• **TASK BRIEF**:
Within the records below, find each line with the word "jtarget" and copy it out.

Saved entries
--- START ---
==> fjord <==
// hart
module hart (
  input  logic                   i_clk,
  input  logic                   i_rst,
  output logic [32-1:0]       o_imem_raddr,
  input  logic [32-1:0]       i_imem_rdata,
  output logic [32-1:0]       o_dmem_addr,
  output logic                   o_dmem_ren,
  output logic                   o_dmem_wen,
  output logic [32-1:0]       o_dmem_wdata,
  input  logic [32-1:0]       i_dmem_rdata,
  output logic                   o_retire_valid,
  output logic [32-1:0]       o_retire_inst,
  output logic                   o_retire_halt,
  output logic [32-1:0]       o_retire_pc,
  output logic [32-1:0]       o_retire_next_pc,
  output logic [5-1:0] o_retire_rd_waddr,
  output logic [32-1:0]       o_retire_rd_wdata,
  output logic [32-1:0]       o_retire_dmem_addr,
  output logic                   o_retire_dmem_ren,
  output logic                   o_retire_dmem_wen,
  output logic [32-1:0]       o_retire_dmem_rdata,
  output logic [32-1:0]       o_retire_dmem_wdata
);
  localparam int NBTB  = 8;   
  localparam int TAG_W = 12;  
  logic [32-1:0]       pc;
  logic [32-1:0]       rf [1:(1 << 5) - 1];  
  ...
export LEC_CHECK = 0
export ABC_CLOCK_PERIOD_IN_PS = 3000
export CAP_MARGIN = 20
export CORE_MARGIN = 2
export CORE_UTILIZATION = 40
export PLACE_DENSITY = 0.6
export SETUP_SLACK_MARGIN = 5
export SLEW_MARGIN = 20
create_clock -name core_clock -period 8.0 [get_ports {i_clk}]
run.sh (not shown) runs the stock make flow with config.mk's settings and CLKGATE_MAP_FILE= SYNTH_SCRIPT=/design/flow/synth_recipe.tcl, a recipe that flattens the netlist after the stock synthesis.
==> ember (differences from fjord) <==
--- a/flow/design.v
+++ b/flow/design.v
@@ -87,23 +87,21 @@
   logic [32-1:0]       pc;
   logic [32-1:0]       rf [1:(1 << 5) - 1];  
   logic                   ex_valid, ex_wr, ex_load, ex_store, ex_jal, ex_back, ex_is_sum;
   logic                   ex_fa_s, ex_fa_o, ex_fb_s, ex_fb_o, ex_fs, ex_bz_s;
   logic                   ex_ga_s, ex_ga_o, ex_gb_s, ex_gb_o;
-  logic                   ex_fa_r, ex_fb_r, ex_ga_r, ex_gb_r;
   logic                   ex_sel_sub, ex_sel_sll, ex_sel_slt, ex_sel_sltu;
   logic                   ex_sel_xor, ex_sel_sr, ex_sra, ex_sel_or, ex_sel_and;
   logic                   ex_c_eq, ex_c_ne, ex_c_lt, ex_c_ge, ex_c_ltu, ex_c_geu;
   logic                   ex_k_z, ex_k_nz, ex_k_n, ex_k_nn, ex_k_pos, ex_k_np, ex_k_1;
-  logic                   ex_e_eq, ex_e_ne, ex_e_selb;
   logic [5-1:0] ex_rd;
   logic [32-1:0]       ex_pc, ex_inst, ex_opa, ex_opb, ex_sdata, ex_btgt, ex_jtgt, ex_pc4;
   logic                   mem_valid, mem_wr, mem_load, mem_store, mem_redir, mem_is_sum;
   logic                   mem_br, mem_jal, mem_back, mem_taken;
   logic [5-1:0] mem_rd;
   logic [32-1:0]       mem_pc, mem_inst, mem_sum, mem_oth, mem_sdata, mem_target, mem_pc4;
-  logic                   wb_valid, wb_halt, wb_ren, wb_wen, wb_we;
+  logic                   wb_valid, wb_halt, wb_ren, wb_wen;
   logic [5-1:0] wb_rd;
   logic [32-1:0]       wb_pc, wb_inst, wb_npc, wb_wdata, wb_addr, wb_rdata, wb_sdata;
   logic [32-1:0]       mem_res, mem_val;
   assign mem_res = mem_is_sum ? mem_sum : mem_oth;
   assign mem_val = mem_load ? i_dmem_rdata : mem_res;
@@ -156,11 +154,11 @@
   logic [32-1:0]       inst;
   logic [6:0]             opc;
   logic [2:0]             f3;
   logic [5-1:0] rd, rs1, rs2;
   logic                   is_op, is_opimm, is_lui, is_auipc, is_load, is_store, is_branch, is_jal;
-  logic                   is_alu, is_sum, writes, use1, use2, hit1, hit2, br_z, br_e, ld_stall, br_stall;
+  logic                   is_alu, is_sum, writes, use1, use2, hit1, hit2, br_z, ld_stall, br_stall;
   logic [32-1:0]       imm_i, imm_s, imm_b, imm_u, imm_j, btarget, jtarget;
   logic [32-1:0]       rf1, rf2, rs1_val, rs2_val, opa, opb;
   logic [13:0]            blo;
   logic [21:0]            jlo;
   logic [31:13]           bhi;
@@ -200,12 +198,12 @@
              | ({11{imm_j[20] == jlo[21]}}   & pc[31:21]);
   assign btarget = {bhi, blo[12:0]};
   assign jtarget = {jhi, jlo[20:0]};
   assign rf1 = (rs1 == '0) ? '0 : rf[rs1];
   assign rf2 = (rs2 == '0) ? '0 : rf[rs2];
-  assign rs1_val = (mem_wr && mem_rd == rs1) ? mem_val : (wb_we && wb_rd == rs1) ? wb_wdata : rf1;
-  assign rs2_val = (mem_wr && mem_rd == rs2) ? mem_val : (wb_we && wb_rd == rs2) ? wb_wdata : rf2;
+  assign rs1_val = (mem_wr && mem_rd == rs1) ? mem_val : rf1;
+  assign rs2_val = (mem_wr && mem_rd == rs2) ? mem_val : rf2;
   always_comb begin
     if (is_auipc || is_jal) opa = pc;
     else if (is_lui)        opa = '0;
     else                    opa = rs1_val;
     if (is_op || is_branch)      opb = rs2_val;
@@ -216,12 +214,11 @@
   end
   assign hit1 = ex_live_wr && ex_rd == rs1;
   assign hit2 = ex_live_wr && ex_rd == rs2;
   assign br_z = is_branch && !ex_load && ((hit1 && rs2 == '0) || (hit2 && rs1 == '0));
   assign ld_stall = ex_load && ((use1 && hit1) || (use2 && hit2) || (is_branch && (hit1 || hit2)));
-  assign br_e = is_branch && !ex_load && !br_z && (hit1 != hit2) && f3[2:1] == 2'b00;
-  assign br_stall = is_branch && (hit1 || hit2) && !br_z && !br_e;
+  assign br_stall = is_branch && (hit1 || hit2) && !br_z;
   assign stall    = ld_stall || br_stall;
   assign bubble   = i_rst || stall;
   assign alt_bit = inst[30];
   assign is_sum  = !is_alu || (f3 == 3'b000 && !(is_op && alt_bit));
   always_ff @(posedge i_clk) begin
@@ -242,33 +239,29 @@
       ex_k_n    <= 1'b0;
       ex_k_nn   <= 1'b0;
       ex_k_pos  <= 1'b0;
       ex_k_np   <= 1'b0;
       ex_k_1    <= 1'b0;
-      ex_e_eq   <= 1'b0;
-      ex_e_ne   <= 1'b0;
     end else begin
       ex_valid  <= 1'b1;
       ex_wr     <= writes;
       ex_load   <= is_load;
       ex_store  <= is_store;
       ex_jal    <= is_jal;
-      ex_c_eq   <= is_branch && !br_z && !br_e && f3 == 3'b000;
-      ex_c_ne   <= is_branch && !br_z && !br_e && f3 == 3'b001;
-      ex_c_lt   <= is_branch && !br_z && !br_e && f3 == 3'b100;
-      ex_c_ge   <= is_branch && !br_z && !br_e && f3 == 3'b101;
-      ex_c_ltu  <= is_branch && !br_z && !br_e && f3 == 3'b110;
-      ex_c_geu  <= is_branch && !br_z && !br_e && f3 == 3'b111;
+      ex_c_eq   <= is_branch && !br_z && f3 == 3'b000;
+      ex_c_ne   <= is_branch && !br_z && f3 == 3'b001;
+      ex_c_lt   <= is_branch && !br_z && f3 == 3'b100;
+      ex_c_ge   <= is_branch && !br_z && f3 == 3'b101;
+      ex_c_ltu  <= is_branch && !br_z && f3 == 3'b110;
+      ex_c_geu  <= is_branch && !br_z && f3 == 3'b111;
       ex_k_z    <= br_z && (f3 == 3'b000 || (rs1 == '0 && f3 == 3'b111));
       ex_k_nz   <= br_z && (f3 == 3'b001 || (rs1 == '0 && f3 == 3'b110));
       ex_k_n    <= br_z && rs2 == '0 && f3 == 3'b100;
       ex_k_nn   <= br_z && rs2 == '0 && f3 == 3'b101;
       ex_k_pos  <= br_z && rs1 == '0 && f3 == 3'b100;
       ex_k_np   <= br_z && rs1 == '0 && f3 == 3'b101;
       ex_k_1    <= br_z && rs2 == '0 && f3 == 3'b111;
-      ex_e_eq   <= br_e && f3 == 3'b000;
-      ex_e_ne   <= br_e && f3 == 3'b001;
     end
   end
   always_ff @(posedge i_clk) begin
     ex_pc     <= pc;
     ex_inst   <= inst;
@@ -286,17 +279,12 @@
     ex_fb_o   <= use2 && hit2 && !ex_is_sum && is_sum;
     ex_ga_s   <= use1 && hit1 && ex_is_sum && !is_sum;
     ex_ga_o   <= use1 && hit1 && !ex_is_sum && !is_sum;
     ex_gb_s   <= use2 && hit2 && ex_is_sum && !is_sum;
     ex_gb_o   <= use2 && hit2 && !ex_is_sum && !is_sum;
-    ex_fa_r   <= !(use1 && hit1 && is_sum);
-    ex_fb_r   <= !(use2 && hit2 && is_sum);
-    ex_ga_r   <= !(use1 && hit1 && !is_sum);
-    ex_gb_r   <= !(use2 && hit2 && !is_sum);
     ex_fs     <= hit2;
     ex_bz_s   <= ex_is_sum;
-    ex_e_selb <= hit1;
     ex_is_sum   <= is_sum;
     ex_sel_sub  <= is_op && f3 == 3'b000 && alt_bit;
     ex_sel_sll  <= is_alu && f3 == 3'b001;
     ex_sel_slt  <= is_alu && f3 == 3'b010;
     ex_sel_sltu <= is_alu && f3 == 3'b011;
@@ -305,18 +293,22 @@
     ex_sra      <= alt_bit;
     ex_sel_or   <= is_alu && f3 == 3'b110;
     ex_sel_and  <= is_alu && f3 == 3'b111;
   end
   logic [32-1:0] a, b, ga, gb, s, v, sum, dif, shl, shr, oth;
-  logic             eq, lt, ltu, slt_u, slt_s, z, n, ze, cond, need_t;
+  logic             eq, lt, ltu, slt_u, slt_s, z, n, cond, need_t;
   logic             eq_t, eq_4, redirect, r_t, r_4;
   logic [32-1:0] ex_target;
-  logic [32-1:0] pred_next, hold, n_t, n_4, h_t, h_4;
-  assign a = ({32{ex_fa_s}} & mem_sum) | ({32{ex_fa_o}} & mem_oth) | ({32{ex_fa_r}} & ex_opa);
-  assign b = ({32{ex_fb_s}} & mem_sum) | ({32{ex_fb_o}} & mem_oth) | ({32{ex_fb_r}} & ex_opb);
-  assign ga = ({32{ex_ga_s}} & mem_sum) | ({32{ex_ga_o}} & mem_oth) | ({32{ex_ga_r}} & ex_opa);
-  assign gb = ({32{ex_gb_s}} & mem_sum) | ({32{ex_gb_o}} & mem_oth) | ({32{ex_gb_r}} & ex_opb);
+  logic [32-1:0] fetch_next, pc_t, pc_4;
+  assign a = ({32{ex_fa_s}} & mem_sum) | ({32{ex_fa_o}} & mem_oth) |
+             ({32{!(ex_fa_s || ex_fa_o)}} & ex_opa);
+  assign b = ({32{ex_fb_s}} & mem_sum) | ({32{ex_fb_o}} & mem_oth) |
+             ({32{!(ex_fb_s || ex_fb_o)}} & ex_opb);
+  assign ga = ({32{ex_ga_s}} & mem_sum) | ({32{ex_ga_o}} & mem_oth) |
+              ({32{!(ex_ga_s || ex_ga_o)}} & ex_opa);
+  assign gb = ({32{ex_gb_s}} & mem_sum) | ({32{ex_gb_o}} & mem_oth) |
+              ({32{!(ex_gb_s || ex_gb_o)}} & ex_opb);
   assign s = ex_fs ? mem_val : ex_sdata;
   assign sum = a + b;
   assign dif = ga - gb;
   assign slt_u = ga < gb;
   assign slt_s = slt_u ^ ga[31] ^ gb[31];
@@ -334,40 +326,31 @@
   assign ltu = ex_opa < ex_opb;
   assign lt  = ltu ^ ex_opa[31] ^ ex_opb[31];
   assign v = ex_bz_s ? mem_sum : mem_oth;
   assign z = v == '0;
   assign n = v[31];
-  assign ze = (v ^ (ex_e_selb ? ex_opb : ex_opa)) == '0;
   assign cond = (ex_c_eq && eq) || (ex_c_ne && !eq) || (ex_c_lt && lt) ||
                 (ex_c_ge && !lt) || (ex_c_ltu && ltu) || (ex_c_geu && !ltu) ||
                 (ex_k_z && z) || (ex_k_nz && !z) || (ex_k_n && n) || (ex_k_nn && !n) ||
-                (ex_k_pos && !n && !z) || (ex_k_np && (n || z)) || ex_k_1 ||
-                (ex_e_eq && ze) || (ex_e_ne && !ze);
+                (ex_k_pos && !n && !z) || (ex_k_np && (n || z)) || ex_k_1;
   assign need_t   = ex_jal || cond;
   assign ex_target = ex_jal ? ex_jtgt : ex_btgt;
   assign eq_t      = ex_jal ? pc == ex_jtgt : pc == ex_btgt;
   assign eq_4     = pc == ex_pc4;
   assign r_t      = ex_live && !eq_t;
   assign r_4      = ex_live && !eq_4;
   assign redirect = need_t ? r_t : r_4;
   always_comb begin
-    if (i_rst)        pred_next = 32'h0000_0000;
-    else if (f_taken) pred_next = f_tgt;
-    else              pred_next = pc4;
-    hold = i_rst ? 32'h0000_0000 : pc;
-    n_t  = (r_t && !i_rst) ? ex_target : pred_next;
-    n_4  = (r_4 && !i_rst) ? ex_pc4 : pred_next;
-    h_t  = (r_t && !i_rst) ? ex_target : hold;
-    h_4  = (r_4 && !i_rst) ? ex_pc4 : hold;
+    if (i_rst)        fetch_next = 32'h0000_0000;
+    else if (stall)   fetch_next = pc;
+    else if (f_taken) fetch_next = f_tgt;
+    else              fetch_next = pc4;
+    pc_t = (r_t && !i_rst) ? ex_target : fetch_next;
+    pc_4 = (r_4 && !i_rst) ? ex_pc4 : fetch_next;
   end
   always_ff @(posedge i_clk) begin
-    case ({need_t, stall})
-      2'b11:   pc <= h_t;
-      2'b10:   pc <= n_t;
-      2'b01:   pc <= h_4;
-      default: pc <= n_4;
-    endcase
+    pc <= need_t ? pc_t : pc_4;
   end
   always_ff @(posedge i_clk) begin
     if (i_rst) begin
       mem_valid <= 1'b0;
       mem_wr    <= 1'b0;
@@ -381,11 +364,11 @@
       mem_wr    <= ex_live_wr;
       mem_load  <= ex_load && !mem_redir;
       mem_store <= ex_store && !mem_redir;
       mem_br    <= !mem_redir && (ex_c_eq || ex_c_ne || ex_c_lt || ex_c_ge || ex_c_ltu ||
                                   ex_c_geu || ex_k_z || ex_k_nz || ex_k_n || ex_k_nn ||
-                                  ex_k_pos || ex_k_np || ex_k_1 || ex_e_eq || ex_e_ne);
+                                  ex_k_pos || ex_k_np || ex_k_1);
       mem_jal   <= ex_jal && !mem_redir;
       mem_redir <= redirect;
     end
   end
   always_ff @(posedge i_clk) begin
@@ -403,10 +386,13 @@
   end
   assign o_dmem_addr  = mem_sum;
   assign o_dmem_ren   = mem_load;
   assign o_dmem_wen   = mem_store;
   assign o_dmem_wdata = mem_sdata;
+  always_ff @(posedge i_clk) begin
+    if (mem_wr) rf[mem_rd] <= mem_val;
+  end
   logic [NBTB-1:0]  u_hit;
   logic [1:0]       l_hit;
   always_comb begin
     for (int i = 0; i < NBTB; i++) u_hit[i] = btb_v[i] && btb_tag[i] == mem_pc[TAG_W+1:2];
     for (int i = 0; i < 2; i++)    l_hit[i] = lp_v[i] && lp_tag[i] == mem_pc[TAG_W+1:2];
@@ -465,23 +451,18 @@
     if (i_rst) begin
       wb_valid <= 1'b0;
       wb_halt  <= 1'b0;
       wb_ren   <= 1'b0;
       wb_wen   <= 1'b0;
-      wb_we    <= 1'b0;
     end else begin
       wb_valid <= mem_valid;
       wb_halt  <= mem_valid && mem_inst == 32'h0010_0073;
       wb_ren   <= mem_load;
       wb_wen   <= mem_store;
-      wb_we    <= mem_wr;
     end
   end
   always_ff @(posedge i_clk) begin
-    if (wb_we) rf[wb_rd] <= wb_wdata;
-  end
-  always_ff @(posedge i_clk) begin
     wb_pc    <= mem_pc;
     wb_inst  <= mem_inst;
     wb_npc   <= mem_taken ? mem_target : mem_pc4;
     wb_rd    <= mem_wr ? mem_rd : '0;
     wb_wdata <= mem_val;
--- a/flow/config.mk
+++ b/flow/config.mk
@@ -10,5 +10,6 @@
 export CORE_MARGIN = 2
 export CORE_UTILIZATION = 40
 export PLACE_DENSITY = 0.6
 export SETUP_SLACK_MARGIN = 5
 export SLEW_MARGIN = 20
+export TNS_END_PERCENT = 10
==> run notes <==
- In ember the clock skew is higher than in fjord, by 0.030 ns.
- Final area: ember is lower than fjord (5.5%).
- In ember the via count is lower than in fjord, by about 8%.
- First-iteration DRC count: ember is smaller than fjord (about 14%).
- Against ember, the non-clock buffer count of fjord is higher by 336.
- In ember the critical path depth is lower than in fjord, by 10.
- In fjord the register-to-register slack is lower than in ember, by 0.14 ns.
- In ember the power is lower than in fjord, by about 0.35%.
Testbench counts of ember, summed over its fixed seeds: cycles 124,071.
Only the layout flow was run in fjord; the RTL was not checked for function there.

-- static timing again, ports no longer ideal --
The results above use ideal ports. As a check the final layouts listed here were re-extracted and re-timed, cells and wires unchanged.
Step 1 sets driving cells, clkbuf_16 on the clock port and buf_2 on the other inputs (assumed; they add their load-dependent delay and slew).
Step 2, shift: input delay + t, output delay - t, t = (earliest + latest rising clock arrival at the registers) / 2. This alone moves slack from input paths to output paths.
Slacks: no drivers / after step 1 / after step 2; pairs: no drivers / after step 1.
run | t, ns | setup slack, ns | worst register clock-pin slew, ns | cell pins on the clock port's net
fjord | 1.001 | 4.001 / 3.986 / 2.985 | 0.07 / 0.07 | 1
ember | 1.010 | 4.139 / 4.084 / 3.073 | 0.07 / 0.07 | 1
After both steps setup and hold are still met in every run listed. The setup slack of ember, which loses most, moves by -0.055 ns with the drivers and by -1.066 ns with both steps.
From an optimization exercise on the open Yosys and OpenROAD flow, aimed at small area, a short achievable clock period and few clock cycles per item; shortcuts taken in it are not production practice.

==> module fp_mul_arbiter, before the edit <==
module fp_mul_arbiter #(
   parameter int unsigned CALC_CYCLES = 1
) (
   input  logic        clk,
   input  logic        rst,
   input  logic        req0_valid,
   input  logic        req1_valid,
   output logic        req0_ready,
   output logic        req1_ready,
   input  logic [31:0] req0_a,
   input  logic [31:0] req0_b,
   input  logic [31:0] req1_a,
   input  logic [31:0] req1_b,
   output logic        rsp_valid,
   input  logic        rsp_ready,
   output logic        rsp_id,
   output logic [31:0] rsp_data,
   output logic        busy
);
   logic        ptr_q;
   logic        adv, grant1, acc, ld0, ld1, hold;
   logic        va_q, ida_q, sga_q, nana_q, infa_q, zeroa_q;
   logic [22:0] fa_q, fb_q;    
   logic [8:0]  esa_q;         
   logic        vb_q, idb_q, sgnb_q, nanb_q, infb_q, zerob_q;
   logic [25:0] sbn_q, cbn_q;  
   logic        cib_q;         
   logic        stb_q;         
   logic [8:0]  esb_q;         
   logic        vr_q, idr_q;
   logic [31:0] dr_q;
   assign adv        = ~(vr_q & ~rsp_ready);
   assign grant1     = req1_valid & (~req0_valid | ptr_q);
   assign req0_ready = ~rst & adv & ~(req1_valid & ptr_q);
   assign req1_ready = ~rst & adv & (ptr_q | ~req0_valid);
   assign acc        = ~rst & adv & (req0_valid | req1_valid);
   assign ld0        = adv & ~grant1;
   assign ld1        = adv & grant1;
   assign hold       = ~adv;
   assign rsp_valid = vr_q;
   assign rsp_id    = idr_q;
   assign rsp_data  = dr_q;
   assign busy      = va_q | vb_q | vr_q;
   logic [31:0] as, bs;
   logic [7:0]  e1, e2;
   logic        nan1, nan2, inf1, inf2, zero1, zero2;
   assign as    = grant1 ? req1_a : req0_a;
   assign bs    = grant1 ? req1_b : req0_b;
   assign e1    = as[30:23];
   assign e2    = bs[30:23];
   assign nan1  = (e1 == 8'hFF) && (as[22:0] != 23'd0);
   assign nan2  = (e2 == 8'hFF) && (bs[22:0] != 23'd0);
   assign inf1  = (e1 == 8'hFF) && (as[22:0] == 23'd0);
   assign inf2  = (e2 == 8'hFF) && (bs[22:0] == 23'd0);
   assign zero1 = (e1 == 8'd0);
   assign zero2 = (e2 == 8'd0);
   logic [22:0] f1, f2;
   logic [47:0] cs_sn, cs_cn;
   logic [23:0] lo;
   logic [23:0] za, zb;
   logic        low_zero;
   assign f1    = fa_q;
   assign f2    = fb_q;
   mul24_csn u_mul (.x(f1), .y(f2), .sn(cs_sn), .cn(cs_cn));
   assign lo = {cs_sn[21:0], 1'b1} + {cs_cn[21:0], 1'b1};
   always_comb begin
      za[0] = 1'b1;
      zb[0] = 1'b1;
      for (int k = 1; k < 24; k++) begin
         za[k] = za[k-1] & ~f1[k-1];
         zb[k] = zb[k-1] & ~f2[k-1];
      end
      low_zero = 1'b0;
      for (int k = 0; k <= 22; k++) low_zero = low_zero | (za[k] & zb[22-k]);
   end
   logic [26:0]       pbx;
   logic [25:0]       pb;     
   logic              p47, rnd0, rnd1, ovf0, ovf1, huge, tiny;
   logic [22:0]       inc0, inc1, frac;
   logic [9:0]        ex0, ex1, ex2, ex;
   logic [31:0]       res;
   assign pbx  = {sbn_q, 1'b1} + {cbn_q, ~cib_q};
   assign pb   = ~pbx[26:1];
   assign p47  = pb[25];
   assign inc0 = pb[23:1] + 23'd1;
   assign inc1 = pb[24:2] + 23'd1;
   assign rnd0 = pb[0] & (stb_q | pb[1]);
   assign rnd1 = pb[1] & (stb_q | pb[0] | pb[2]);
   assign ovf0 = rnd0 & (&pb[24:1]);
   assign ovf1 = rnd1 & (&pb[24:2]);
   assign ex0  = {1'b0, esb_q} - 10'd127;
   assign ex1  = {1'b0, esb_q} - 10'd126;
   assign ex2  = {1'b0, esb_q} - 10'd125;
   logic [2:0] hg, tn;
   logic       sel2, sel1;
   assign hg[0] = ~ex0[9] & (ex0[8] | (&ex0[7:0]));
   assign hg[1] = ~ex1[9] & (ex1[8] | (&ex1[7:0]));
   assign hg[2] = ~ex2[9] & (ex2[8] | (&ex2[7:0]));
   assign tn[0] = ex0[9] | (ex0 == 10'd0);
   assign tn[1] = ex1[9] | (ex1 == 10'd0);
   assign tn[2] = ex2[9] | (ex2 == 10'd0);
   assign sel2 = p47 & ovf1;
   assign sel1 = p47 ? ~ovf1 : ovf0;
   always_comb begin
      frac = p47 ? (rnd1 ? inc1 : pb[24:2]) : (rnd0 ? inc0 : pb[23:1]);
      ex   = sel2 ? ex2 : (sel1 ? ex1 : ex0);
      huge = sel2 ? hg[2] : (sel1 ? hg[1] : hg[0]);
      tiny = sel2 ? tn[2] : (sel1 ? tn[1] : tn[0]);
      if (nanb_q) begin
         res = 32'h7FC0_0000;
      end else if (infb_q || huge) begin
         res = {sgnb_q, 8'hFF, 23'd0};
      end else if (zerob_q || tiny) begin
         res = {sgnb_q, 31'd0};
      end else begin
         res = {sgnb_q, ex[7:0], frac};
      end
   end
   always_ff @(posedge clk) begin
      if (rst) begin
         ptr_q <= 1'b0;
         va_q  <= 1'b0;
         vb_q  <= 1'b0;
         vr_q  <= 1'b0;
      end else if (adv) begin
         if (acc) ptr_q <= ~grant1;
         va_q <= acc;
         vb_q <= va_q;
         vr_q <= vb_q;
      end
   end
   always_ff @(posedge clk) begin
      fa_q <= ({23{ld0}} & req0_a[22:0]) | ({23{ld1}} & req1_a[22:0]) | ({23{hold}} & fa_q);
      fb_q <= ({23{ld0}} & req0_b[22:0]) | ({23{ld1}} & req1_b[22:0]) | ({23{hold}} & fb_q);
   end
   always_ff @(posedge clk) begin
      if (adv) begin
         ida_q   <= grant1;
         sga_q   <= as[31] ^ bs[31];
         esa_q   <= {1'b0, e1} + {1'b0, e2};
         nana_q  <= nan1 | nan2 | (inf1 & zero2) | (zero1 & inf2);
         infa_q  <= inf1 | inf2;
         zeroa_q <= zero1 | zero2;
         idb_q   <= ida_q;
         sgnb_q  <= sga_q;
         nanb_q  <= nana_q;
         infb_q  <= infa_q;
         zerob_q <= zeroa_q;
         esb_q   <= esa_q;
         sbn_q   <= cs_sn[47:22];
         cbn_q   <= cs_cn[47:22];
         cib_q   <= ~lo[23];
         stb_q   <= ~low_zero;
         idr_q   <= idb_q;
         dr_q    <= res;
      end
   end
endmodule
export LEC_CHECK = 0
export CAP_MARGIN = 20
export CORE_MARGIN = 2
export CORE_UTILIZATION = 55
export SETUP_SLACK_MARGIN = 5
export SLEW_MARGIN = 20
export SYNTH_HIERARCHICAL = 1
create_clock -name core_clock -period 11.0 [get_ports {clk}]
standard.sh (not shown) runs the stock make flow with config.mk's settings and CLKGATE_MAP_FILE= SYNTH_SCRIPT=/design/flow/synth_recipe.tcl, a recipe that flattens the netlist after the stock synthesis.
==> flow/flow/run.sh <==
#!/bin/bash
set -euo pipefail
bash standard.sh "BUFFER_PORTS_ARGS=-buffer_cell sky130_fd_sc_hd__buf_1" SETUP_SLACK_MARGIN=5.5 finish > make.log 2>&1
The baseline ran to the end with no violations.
--- END ---
• **ANSWER BOX**:
   logic [32-1:0]       imm_i, imm_s, imm_b, imm_u, imm_j, btarget, jtarget;
   assign jtarget = {jhi, jlo[20:0]};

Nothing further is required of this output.